==== Records supplied

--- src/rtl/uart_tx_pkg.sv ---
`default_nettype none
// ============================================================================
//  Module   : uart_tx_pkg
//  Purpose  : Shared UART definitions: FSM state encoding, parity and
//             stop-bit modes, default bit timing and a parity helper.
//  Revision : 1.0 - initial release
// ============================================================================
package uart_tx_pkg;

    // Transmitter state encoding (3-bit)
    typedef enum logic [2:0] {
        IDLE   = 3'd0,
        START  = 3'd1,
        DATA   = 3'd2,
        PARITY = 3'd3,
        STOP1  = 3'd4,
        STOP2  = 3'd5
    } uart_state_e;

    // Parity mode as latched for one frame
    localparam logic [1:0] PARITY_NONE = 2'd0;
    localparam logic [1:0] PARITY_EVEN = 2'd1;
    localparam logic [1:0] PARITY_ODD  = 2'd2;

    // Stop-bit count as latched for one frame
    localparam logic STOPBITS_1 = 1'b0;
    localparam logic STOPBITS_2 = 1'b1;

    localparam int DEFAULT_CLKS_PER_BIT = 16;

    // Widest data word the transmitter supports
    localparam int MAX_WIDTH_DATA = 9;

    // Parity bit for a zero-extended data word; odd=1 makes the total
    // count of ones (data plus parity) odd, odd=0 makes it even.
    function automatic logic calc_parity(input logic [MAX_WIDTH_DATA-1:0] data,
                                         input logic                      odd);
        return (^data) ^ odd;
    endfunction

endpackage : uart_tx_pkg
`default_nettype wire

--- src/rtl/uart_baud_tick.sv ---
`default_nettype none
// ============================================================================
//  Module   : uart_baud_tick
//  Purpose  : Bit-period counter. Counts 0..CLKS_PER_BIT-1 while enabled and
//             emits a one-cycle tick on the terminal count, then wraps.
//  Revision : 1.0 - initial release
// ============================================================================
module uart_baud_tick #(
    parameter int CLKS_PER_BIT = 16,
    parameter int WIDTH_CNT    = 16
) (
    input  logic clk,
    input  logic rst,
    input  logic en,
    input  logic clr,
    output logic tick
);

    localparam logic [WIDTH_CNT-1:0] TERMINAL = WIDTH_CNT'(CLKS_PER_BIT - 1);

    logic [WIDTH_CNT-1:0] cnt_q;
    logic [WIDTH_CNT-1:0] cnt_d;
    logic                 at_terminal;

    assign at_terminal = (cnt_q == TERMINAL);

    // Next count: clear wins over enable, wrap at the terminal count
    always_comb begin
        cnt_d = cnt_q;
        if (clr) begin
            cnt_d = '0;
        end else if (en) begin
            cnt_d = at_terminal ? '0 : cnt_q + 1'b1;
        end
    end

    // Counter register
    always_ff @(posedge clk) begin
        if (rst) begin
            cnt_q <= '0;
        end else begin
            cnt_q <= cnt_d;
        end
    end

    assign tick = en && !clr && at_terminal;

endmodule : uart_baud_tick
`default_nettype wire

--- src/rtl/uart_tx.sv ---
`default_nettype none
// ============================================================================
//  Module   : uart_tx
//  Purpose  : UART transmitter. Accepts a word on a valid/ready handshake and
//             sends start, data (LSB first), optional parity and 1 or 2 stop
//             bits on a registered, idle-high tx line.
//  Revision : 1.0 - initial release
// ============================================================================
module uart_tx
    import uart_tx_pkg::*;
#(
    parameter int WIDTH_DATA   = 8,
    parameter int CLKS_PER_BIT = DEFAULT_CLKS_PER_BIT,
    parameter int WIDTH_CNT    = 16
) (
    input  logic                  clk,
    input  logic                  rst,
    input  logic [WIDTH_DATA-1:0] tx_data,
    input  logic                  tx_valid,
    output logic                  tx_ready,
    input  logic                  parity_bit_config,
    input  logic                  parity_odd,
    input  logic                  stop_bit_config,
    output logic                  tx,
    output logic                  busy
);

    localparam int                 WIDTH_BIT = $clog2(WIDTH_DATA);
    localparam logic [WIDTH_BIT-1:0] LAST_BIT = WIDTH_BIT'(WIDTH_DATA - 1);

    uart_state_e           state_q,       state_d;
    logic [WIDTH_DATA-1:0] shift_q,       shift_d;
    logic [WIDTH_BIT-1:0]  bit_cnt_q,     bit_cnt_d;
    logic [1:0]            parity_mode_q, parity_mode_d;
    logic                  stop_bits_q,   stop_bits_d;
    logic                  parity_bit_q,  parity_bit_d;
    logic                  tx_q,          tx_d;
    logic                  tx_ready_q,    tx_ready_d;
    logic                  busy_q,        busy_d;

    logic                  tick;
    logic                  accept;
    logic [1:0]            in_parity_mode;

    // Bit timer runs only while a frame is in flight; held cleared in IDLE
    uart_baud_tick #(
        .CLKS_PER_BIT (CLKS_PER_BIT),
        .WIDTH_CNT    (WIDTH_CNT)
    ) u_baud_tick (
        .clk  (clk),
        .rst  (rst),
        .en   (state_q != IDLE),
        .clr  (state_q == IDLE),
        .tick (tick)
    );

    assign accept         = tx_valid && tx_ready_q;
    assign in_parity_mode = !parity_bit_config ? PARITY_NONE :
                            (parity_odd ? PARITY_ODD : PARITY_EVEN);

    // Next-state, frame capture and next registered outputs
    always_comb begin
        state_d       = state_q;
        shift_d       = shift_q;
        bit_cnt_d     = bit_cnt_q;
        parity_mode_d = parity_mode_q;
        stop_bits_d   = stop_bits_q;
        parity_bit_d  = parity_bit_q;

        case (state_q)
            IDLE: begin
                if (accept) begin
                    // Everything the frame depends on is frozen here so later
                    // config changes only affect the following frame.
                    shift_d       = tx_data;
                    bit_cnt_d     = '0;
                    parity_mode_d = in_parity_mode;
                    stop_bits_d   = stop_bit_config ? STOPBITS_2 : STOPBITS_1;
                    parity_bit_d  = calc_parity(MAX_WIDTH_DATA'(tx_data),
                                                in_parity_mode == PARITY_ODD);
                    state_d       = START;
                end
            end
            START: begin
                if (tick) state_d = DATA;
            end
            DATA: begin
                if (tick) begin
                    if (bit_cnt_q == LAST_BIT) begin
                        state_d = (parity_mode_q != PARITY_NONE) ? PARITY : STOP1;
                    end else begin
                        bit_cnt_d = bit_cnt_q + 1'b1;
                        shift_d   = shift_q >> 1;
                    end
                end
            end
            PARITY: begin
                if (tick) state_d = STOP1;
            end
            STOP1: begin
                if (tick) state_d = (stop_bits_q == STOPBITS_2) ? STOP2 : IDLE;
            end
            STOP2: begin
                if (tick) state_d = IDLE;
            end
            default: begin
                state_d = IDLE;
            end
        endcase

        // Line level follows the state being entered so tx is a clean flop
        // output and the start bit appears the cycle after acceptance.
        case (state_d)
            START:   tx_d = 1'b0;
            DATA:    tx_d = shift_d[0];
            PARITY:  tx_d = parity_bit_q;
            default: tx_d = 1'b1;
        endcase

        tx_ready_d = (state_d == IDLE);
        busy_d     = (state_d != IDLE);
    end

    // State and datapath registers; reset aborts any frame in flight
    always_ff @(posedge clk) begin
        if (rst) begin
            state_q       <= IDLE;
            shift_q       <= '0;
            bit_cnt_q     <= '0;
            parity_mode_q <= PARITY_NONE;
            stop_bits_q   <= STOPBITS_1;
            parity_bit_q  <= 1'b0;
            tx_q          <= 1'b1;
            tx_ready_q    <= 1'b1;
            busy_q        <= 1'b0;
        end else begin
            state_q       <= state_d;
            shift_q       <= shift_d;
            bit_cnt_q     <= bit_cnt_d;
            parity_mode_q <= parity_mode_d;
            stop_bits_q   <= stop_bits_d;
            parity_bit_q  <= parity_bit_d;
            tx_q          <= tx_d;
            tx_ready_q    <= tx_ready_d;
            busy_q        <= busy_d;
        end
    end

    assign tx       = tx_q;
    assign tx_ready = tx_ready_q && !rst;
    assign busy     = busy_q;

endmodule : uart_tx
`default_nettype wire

========

> Description of the task: Repeat the entries exactly as they appear.

> Solution for this task:
--- src/rtl/uart_tx_pkg.sv ---
`default_nettype none
// ============================================================================
//  Module   : uart_tx_pkg
//  Purpose  : Shared UART definitions: FSM state encoding, parity and
//             stop-bit modes, default bit timing and a parity helper.
//  Revision : 1.0 - initial release
// ============================================================================
package uart_tx_pkg;

    // Transmitter state encoding (3-bit)
    typedef enum logic [2:0] {
        IDLE   = 3'd0,
        START  = 3'd1,
        DATA   = 3'd2,
        PARITY = 3'd3,
        STOP1  = 3'd4,
        STOP2  = 3'd5
    } uart_state_e;

    // Parity mode as latched for one frame
    localparam logic [1:0] PARITY_NONE = 2'd0;
    localparam logic [1:0] PARITY_EVEN = 2'd1;
    localparam logic [1:0] PARITY_ODD  = 2'd2;

    // Stop-bit count as latched for one frame
    localparam logic STOPBITS_1 = 1'b0;
    localparam logic STOPBITS_2 = 1'b1;

    localparam int DEFAULT_CLKS_PER_BIT = 16;

    // Widest data word the transmitter supports
    localparam int MAX_WIDTH_DATA = 9;

    // Parity bit for a zero-extended data word; odd=1 makes the total
    // count of ones (data plus parity) odd, odd=0 makes it even.
    function automatic logic calc_parity(input logic [MAX_WIDTH_DATA-1:0] data,
                                         input logic                      odd);
        return (^data) ^ odd;
    endfunction

endpackage : uart_tx_pkg
`default_nettype wire

--- src/rtl/uart_baud_tick.sv ---
`default_nettype none
// ============================================================================
//  Module   : uart_baud_tick
//  Purpose  : Bit-period counter. Counts 0..CLKS_PER_BIT-1 while enabled and
//             emits a one-cycle tick on the terminal count, then wraps.
//  Revision : 1.0 - initial release
// ============================================================================
module uart_baud_tick #(
    parameter int CLKS_PER_BIT = 16,
    parameter int WIDTH_CNT    = 16
) (
    input  logic clk,
    input  logic rst,
    input  logic en,
    input  logic clr,
    output logic tick
);

    localparam logic [WIDTH_CNT-1:0] TERMINAL = WIDTH_CNT'(CLKS_PER_BIT - 1);

    logic [WIDTH_CNT-1:0] cnt_q;
    logic [WIDTH_CNT-1:0] cnt_d;
    logic                 at_terminal;

    assign at_terminal = (cnt_q == TERMINAL);

    // Next count: clear wins over enable, wrap at the terminal count
    always_comb begin
        cnt_d = cnt_q;
        if (clr) begin
            cnt_d = '0;
        end else if (en) begin
            cnt_d = at_terminal ? '0 : cnt_q + 1'b1;
        end
    end

    // Counter register
    always_ff @(posedge clk) begin
        if (rst) begin
            cnt_q <= '0;
        end else begin
            cnt_q <= cnt_d;
        end
    end

    assign tick = en && !clr && at_terminal;

endmodule : uart_baud_tick
`default_nettype wire

--- src/rtl/uart_tx.sv ---
`default_nettype none
// ============================================================================
//  Module   : uart_tx
//  Purpose  : UART transmitter. Accepts a word on a valid/ready handshake and
//             sends start, data (LSB first), optional parity and 1 or 2 stop
//             bits on a registered, idle-high tx line.
//  Revision : 1.0 - initial release
// ============================================================================
module uart_tx
    import uart_tx_pkg::*;
#(
    parameter int WIDTH_DATA   = 8,
    parameter int CLKS_PER_BIT = DEFAULT_CLKS_PER_BIT,
    parameter int WIDTH_CNT    = 16
) (
    input  logic                  clk,
    input  logic                  rst,
    input  logic [WIDTH_DATA-1:0] tx_data,
    input  logic                  tx_valid,
    output logic                  tx_ready,
    input  logic                  parity_bit_config,
    input  logic                  parity_odd,
    input  logic                  stop_bit_config,
    output logic                  tx,
    output logic                  busy
);

    localparam int                 WIDTH_BIT = $clog2(WIDTH_DATA);
    localparam logic [WIDTH_BIT-1:0] LAST_BIT = WIDTH_BIT'(WIDTH_DATA - 1);

    uart_state_e           state_q,       state_d;
    logic [WIDTH_DATA-1:0] shift_q,       shift_d;
    logic [WIDTH_BIT-1:0]  bit_cnt_q,     bit_cnt_d;
    logic [1:0]            parity_mode_q, parity_mode_d;
    logic                  stop_bits_q,   stop_bits_d;
    logic                  parity_bit_q,  parity_bit_d;
    logic                  tx_q,          tx_d;
    logic                  tx_ready_q,    tx_ready_d;
    logic                  busy_q,        busy_d;

    logic                  tick;
    logic                  accept;
    logic [1:0]            in_parity_mode;

    // Bit timer runs only while a frame is in flight; held cleared in IDLE
    uart_baud_tick #(
        .CLKS_PER_BIT (CLKS_PER_BIT),
        .WIDTH_CNT    (WIDTH_CNT)
    ) u_baud_tick (
        .clk  (clk),
        .rst  (rst),
        .en   (state_q != IDLE),
        .clr  (state_q == IDLE),
        .tick (tick)
    );

    assign accept         = tx_valid && tx_ready_q;
    assign in_parity_mode = !parity_bit_config ? PARITY_NONE :
                            (parity_odd ? PARITY_ODD : PARITY_EVEN);

    // Next-state, frame capture and next registered outputs
    always_comb begin
        state_d       = state_q;
        shift_d       = shift_q;
        bit_cnt_d     = bit_cnt_q;
        parity_mode_d = parity_mode_q;
        stop_bits_d   = stop_bits_q;
        parity_bit_d  = parity_bit_q;

        case (state_q)
            IDLE: begin
                if (accept) begin
                    // Everything the frame depends on is frozen here so later
                    // config changes only affect the following frame.
                    shift_d       = tx_data;
                    bit_cnt_d     = '0;
                    parity_mode_d = in_parity_mode;
                    stop_bits_d   = stop_bit_config ? STOPBITS_2 : STOPBITS_1;
                    parity_bit_d  = calc_parity(MAX_WIDTH_DATA'(tx_data),
                                                in_parity_mode == PARITY_ODD);
                    state_d       = START;
                end
            end
            START: begin
                if (tick) state_d = DATA;
            end
            DATA: begin
                if (tick) begin
                    if (bit_cnt_q == LAST_BIT) begin
                        state_d = (parity_mode_q != PARITY_NONE) ? PARITY : STOP1;
                    end else begin
                        bit_cnt_d = bit_cnt_q + 1'b1;
                        shift_d   = shift_q >> 1;
                    end
                end
            end
            PARITY: begin
                if (tick) state_d = STOP1;
            end
            STOP1: begin
                if (tick) state_d = (stop_bits_q == STOPBITS_2) ? STOP2 : IDLE;
            end
            STOP2: begin
                if (tick) state_d = IDLE;
            end
            default: begin
                state_d = IDLE;
            end
        endcase

        // Line level follows the state being entered so tx is a clean flop
        // output and the start bit appears the cycle after acceptance.
        case (state_d)
            START:   tx_d = 1'b0;
            DATA:    tx_d = shift_d[0];
            PARITY:  tx_d = parity_bit_q;
            default: tx_d = 1'b1;
        endcase

        tx_ready_d = (state_d == IDLE);
        busy_d     = (state_d != IDLE);
    end

    // State and datapath registers; reset aborts any frame in flight
    always_ff @(posedge clk) begin
        if (rst) begin
            state_q       <= IDLE;
            shift_q       <= '0;
            bit_cnt_q     <= '0;
            parity_mode_q <= PARITY_NONE;
            stop_bits_q   <= STOPBITS_1;
            parity_bit_q  <= 1'b0;
            tx_q          <= 1'b1;
            tx_ready_q    <= 1'b1;
            busy_q        <= 1'b0;
        end else begin
            state_q       <= state_d;
            shift_q       <= shift_d;
            bit_cnt_q     <= bit_cnt_d;
            parity_mode_q <= parity_mode_d;
            stop_bits_q   <= stop_bits_d;
            parity_bit_q  <= parity_bit_d;
            tx_q          <= tx_d;
            tx_ready_q    <= tx_ready_d;
            busy_q        <= busy_d;
        end
    end

    assign tx       = tx_q;
    assign tx_ready = tx_ready_q && !rst;
    assign busy     = busy_q;

endmodule : uart_tx
`default_nettype wire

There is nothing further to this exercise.